The concept of creating specialized healthcare delivery service lines has been around for some time; consider all the orthopedic and cardiology facilities. It’s an old strategy; FSEDs are just a “new wrinkle.” Freestanding EDs have a greater appeal over traditional EDs because they provide a faster and often more pleasant patient experience. These patients are typically insured, and as such, in the states where FSEDs are legal, they offer a potential threat to traditional hospital-based EDs.
Not only are these FSEDs faster and more efficient, they are also less expensive for patients. It takes a lot less overhead to run a freestanding ED than it does to operate a hospital ED. And, the FSEDs are staffed with board-certified ED physicians.

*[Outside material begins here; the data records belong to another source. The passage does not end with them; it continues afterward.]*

$ cat src/rtl/bus_cycle_sequencer.sv
// Z80-style bus cycle sequencer: fetch/read/write/I-O cycles with T1,T2,TW,T3 timing.
// Define BUS_EXTERNAL_WAIT_EN to honour notWAIT; otherwise only the mandatory I/O wait is inserted.
module bus_cycle_sequencer (
  input  logic        clk,
  input  logic        reset,
  input  logic        Req_Fetch,
  input  logic        Req_Read,
  input  logic        Req_Write,
  input  logic        Req_In,
  input  logic        Req_Out,
  input  logic [15:0] Address,
  input  logic [7:0]  DataOut,
  input  logic [7:0]  BusDataIn,
  input  logic        notWAIT,
  output logic [15:0] BusAddress,
  output logic [7:0]  BusDataOut,
  output logic        BusDataOE,
  output logic        notM1,
  output logic        notMREQ,
  output logic        notIORQ,
  output logic        notRD,
  output logic        notWR,
  output logic [7:0]  DataIn,
  output logic        Done,
  output logic        Busy,
  output logic        Overrun
);

  typedef enum logic [2:0] {IDLE, T1, T2, TW, T3} state_t;
  typedef enum logic [2:0] {K_FETCH, K_READ, K_WRITE, K_IN, K_OUT} kind_t;

  // active-high internal view of the bus controls
  typedef struct packed {
    logic m1;
    logic mreq;
    logic iorq;
    logic rd;
    logic wr;
    logic oe;
  } strb_t;

  state_t     state, nxt_state;
  kind_t      kind, nxt_kind, pick;
  logic       io_owed;
  logic       ext_wait;
  logic [4:0] reqs;
  logic       any_req, multi_req;
  strb_t      strb, nxt_strb;

`ifdef BUS_EXTERNAL_WAIT_EN
  assign ext_wait = ~notWAIT;
`else
  logic unused_wait;
  assign unused_wait = notWAIT;
  assign ext_wait    = 1'b0;
`endif

  assign reqs      = {Req_Out, Req_In, Req_Write, Req_Read, Req_Fetch};
  assign any_req   = |reqs;
  assign multi_req = (reqs & (reqs - 5'd1)) != 5'd0;

  always_comb begin
    pick = K_OUT;
    if (Req_Fetch)      pick = K_FETCH;
    else if (Req_Read)  pick = K_READ;
    else if (Req_Write) pick = K_WRITE;
    else if (Req_In)    pick = K_IN;
  end

  always_comb begin
    nxt_state = state;
    nxt_kind  = kind;
    case (state)
      IDLE: if (any_req) begin
        nxt_state = T1;
        nxt_kind  = pick;
      end
      T1:      nxt_state = T2;
      T2, TW:  nxt_state = (io_owed || ext_wait) ? TW : T3;
      T3:      nxt_state = IDLE;
      default: nxt_state = IDLE;
    endcase
  end

  // Strobes are a function of the state being entered, so they register cleanly.
  always_comb begin
    logic act, mid, is_mem, is_io, is_rdk, is_wrk;
    act    = nxt_state inside {T1, T2, TW, T3};
    mid    = nxt_state inside {T2, TW, T3};
    is_mem = nxt_kind inside {K_FETCH, K_READ, K_WRITE};
    is_io  = nxt_kind inside {K_IN, K_OUT};
    is_rdk = nxt_kind inside {K_FETCH, K_READ};
    is_wrk = nxt_kind inside {K_WRITE, K_OUT};
    nxt_strb      = '0;
    nxt_strb.m1   = (nxt_kind == K_FETCH) && (nxt_state inside {T1, T2, TW});
    nxt_strb.mreq = is_mem && act;
    nxt_strb.iorq = is_io && mid;
    nxt_strb.rd   = (is_rdk && act) || ((nxt_kind == K_IN) && mid);
    nxt_strb.wr   = is_wrk && mid;
    nxt_strb.oe   = is_wrk && act;
  end

  always_ff @(posedge clk) begin
    if (reset) begin
      state      <= IDLE;
      kind       <= K_READ;
      io_owed    <= 1'b0;
      strb       <= '0;
      BusAddress <= 16'h0000;
      BusDataOut <= 8'h00;
      DataIn     <= 8'h00;
      Done       <= 1'b0;
      Busy       <= 1'b0;
      Overrun    <= 1'b0;
    end else begin
      state <= nxt_state;
      kind  <= nxt_kind;
      strb  <= nxt_strb;
      Busy  <= (nxt_state != IDLE);
      Done  <= (state == T3);
      if (state == IDLE && any_req) begin
        BusAddress <= Address;
        BusDataOut <= DataOut;
        io_owed    <= (pick == K_IN) || (pick == K_OUT);
        if (multi_req) Overrun <= 1'b1;
      end else if (nxt_state == TW) begin
        io_owed <= 1'b0;
      end
      if (state != IDLE && any_req) Overrun <= 1'b1;
      if (state == T3 && (kind inside {K_FETCH, K_READ, K_IN})) DataIn <= BusDataIn;
    end
  end

  assign notM1     = ~strb.m1;
  assign notMREQ   = ~strb.mreq;
  assign notIORQ   = ~strb.iorq;
  assign notRD     = ~strb.rd;
  assign notWR     = ~strb.wr;
  assign BusDataOE = strb.oe;

endmodule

Another factor is that the placement and construction of FSEDs may not require certificate-of-need (CON) approval. Therefore, freestanding EDs can go into regions where hospitals do not have locations. They will use this vacuum to create an entry portal into the area’s healthcare delivery system, maybe a suburban market dominated by a hospital.

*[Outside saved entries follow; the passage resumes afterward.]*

$ cat config.mk
export PLATFORM = sky130hd
export DESIGN_NAME = mc_control_fsm
export DESIGN_NICKNAME = d
export VERILOG_FILES = /design/src/rtl/mc_pkg.sv /design/src/rtl/mc_mem_wait_timer.sv /design/src/rtl/mc_control_fsm.sv
export SDC_FILE = /design/constraint.sdc
export NUM_CORES = 1
export LEC_CHECK = 0
export ABC_AREA = 1
export CORE_UTILIZATION = 32
export CTS_CLUSTER_DIAMETER = 150
export DETAILED_ROUTE_END_ITERATION = 16
export GPL_ROUTABILITY_DRIVEN = 0
export PLACE_DENSITY = 0.77
export SLEW_MARGIN = 20
export SYNTH_ARGS = -nofsm -noshare
export SYNTH_HDL_FRONTEND = slang
export SYNTH_SLANG_ARGS = --single-unit
$ cat constraint.sdc
create_clock -name clk_i -period 1.2 [get_ports clk_i]
set_input_delay 0.12 -clock clk_i [delete_from_list [all_inputs] [get_ports clk_i]]
set_output_delay 0.12 -clock clk_i [all_outputs]
set_load 0.01 [all_outputs]
$ cat src/rtl/mc_pkg.sv
// Shared definitions for the multicycle MIPS control unit: state encoding,
// opcodes, ALUOp codes, datapath mux encodings and fault codes.
package mc_pkg;

    typedef enum logic [3:0] {
        ST_IDLE,
        ST_FETCH,
        ST_DECODE,
        ST_MEM_ADR,
        ST_MEM_RD,
        ST_MEM_WB,
        ST_MEM_WR,
        ST_RTYPE_EX,
        ST_RTYPE_WB,
        ST_BRANCH,
        ST_IMM_EX,
        ST_IMM_WB,
        ST_JUMP,
        ST_JAL,
        ST_FAULT
    } state_e;

    localparam logic [5:0] OP_RTYPE = 6'h00;
    localparam logic [5:0] OP_J     = 6'h02;
    localparam logic [5:0] OP_JAL   = 6'h03;
    localparam logic [5:0] OP_BEQ   = 6'h04;
    localparam logic [5:0] OP_BNE   = 6'h05;
    localparam logic [5:0] OP_ADDI  = 6'h08;
    localparam logic [5:0] OP_SLTI  = 6'h0A;
    localparam logic [5:0] OP_ANDI  = 6'h0C;
    localparam logic [5:0] OP_ORI   = 6'h0D;
    localparam logic [5:0] OP_LW    = 6'h23;
    localparam logic [5:0] OP_SW    = 6'h2B;

    localparam logic [2:0] ALU_ADD   = 3'b000;
    localparam logic [2:0] ALU_SUB   = 3'b001;
    localparam logic [2:0] ALU_FUNCT = 3'b010;
    localparam logic [2:0] ALU_AND   = 3'b011;
    localparam logic [2:0] ALU_OR    = 3'b100;
    localparam logic [2:0] ALU_SLT   = 3'b101;

    localparam logic [1:0] PCSRC_ALU    = 2'b00;
    localparam logic [1:0] PCSRC_ALUOUT = 2'b01;
    localparam logic [1:0] PCSRC_JUMP   = 2'b10;

    localparam logic [1:0] SRCB_B       = 2'b00;
    localparam logic [1:0] SRCB_FOUR    = 2'b01;
    localparam logic [1:0] SRCB_IMM     = 2'b10;
    localparam logic [1:0] SRCB_IMM_SH2 = 2'b11;

    localparam logic [1:0] DST_RT = 2'b00;
    localparam logic [1:0] DST_RD = 2'b01;
    localparam logic [1:0] DST_RA = 2'b10;

    localparam logic [1:0] M2R_ALUOUT = 2'b00;
    localparam logic [1:0] M2R_MDR    = 2'b01;
    localparam logic [1:0] M2R_PC     = 2'b10;

    localparam logic [1:0] FAULT_NONE    = 2'b00;
    localparam logic [1:0] FAULT_ILLEGAL = 2'b01;
    localparam logic [1:0] FAULT_TIMEOUT = 2'b10;

    function automatic logic is_mem_state(input state_e s);
        return (s == ST_FETCH) || (s == ST_MEM_RD) || (s == ST_MEM_WR);
    endfunction

endpackage

$ cat src/rtl/mc_mem_wait_timer.sv
// Counts consecutive not-ready cycles of a memory access and flags a timeout
// once MAX_WAIT such cycles have already elapsed and memory is still not ready.
module mc_mem_wait_timer #(
    parameter int MAX_WAIT = 15,
    parameter int WAIT_W   = 4
) (
    input  logic clk_i,
    input  logic reset_ni,
    input  logic active_i,
    input  logic ready_i,
    output logic timeout_o
);

    logic [WAIT_W-1:0] cnt_q;
    logic [WAIT_W-1:0] cnt_d;
    logic              waiting;

    assign waiting   = active_i && !ready_i;
    assign timeout_o = waiting && (cnt_q == WAIT_W'(MAX_WAIT));

    // Every exit from a memory state happens on ready or timeout, so clearing
    // whenever we are not still waiting is the same as clearing on state change.
    always_comb begin
        cnt_d = '0;
        if (waiting && !timeout_o) begin
            cnt_d = cnt_q + 1'b1;
        end
    end

    always_ff @(posedge clk_i or negedge reset_ni) begin
        if (!reset_ni) begin
            cnt_q <= '0;
        end else begin
            cnt_q <= cnt_d;
        end
    end

endmodule
[src/rtl/sext_compressor_if.sv]
// Word-in / beat-out bundle for sext_compressor; master is the core/link side,
// slave is the compressor itself.
interface sext_compressor_if;
    logic        in_valid;
    logic        in_ready;
    logic [31:0] in_data;
    logic        out_valid;
    logic        out_ready;
    logic [15:0] out_data;
    logic        out_last;
    logic        out_compact;

    modport master (
        output in_valid, in_data, out_ready,
        input  in_ready, out_valid, out_data, out_last, out_compact
    );

    modport slave (
        input  in_valid, in_data, out_ready,
        output in_ready, out_valid, out_data, out_last, out_compact
    );
endinterface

How can hospitals compete?
Many traditional hospitals are establishing freestanding EDs of their own to capture and retain market share in their patient catchment areas. However, this is not a guarantee of success, because companies that specialize in FSEDs are very business savvy and aggressive in their business models. To that point, freestanding EDs are one of the fastest growing segments in healthcare delivery.
Another thing we need to watch, as we move to a value-based healthcare system, is large insurance plans that could gravitate toward the freestanding ED models, for the reason that it will be more convenient to insurers and cheaper, on average, than visiting an on-site hospital ED.
All providers can do is keep an eye on their local healthcare markets to determine the best plan of action for them when it comes to freestanding EDs. They are here to stay and they must be dealt with on an economic basis.